Eventually, as fusion continues, the massive star builds up a core of ____________. This becomes unstable and
eventually collapses. The collapse is violent and for a moment the core rebounds and kicks off one of the most massive
explosions since the big bang. Scientists believe these explosions are the source of the heavy elements that make up
everything around us. As material from these explosions spread out, it became the material of planets, moons, stars
and even the material in your body.
While the explosion of a Type 2 supernova showers the universe with heavy elements, the core is left intact. It is
gravity’s job to destroy this core but to do that, it has to overcome the electron degeneracy pressure. Gravity combines
the protons and electrons and turns them into neutrons. This allows the system to collapse further except neutrons
don’t like each other either and you end up with something more dense called a _______________ star. These can be a
small as 10 miles across. These are extremely dense: one teaspoon of this would weigh a billion tons. They also spin at
an incredibly high rate and have a high magnetic field. This forces a bunch of charged particles to go along the axis of
the field and they give off a focused beam of light.
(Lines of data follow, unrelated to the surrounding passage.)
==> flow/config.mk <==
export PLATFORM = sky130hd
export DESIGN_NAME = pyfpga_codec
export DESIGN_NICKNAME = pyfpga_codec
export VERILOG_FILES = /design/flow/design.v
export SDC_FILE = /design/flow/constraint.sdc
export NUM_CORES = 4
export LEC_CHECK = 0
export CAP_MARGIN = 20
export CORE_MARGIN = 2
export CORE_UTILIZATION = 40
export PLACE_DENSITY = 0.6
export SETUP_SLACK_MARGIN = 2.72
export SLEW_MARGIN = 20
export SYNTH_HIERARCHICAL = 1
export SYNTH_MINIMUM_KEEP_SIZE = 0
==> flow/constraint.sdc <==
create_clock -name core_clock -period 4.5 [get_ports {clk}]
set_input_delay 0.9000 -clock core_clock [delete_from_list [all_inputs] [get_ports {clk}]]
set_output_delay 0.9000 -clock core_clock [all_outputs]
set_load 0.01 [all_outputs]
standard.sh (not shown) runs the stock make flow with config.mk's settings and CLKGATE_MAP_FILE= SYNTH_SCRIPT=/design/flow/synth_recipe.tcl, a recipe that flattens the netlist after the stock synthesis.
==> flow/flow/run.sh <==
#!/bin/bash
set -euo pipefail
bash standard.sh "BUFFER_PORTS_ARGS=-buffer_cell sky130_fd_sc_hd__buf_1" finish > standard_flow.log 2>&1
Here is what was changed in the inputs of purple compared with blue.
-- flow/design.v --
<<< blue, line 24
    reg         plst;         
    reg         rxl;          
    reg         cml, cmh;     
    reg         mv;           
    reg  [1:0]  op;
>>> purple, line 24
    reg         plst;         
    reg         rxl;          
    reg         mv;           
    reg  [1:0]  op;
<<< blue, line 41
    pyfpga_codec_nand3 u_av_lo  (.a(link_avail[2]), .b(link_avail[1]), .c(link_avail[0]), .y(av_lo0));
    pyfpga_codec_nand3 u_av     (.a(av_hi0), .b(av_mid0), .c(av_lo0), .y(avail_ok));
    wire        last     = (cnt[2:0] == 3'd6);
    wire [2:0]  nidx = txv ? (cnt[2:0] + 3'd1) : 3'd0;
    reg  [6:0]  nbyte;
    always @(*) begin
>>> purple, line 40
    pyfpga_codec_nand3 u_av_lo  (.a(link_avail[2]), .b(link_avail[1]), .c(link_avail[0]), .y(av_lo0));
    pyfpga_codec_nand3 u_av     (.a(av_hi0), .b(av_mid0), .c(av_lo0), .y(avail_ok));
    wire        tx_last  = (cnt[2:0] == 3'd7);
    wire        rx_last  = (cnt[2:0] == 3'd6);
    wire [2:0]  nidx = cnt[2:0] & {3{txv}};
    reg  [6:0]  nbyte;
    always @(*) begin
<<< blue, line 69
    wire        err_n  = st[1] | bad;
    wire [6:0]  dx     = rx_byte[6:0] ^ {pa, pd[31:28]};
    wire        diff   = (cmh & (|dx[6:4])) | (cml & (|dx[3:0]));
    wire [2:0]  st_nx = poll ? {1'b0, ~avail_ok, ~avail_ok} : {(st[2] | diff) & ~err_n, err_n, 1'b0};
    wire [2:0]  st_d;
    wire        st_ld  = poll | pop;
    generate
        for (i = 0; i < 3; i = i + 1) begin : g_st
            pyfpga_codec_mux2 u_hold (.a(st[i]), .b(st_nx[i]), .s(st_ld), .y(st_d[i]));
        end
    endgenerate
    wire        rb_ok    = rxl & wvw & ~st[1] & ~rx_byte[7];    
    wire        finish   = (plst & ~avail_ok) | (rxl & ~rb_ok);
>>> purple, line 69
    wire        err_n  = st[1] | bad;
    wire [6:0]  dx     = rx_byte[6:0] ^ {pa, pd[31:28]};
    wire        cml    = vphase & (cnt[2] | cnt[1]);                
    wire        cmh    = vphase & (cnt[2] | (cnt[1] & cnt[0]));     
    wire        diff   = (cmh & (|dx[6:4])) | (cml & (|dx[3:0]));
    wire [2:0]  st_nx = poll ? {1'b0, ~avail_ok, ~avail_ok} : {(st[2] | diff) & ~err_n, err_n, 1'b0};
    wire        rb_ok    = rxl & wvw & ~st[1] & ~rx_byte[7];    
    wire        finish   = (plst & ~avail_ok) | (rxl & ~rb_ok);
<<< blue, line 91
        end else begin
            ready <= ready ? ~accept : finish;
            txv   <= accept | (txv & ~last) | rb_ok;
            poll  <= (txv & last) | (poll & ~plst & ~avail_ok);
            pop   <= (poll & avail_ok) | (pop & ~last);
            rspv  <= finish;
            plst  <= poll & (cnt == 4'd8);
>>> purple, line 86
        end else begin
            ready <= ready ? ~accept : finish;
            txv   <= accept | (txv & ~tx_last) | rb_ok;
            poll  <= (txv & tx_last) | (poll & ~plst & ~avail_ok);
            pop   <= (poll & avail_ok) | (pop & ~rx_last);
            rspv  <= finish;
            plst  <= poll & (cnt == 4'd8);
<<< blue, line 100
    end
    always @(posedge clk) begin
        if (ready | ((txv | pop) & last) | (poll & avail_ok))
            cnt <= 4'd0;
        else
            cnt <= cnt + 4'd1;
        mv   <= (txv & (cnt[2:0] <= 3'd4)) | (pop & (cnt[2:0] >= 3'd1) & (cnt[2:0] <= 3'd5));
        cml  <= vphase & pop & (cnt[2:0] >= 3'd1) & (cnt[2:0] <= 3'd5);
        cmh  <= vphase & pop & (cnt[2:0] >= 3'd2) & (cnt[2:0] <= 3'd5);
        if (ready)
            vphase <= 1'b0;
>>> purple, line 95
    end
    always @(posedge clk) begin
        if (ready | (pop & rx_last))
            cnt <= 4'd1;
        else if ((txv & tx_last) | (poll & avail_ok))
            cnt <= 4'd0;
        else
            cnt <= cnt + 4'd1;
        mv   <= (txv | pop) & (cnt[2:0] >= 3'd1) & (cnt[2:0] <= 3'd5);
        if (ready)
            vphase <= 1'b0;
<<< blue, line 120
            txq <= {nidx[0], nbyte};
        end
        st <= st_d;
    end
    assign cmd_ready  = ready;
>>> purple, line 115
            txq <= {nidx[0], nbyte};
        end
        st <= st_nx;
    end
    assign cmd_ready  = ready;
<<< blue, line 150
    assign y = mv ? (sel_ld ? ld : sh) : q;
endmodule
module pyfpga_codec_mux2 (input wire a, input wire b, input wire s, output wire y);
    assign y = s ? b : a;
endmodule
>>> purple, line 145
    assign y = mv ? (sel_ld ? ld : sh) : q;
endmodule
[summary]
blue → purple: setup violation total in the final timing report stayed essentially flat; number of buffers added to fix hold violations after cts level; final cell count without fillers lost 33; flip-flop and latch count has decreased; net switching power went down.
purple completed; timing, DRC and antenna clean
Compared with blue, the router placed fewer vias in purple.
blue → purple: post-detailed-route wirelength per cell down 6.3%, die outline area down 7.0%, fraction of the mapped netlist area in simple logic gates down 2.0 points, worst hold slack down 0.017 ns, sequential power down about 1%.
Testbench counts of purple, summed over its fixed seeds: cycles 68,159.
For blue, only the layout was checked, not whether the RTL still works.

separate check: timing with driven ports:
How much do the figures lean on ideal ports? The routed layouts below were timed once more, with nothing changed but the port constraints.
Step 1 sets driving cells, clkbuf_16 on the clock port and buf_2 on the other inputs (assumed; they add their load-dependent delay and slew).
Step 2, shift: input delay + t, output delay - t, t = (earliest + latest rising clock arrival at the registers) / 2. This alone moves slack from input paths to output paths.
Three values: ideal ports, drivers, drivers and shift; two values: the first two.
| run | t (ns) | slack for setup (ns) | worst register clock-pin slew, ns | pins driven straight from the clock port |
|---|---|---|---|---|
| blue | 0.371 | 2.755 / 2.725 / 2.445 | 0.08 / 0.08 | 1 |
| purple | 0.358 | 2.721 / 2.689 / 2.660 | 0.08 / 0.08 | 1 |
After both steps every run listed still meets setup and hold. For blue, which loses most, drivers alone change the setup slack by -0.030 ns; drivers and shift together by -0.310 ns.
This star with a shining beam of light is called a ________________.
Some stars are so massive that not even a neutron star can hold up under the weight of their collapse and gravity will
crush them even further into an object of infinite density: a ___________________________. This is gravity’s victory
over mass. This collapse creates a region of space where matter is compressed into such a high density that its
gravitational field is inescapable. Not even light can escape it. A common misperception is that they suck up everything
in the universe. This is not true. Only objects that are close to it get sucked in.
Scientists have long suspected that there is another class of supernovas involving even bigger stars and even more
powerful explosions. The collapse so catastrophically that they leave no remnants, not even a black hole. In the fall of
2006, astronomers observed the largest explosion ever witnessed by man. Scientists are still studying the aftermath of
the explosion. They believe that these explosions are the seeds of the next generations of stars that then increase the
likelihood that the next generation will have _________________ that have the ingredients for life itself.
Using computer models, astrophysicists can see what happens when stars collide. The odds of two stars colliding in our
galaxy are quite low. But within a ________________ cluster, stars are packed a million times more densely than
elsewhere in the Milky Way. In these crowded collisions, stars collide on average once every 10,000 years. Large blue
stars known as blue _____________________ are younger than stars should be in this cluster. It is believed they are the
result of collisions of two main sequence stars. In the end, rather than a catastrophe, they form one more massive star.
There are other strange celestial objects that never got a chance to shine. Not quite planets and not quite stars, these
are the ________________ dwarfs. It is basically a failed star. They are very low temperature and emit very low light. It
doesn’t have enough mass to sustain nuclear fusion. Without fusion, they start to act like planets.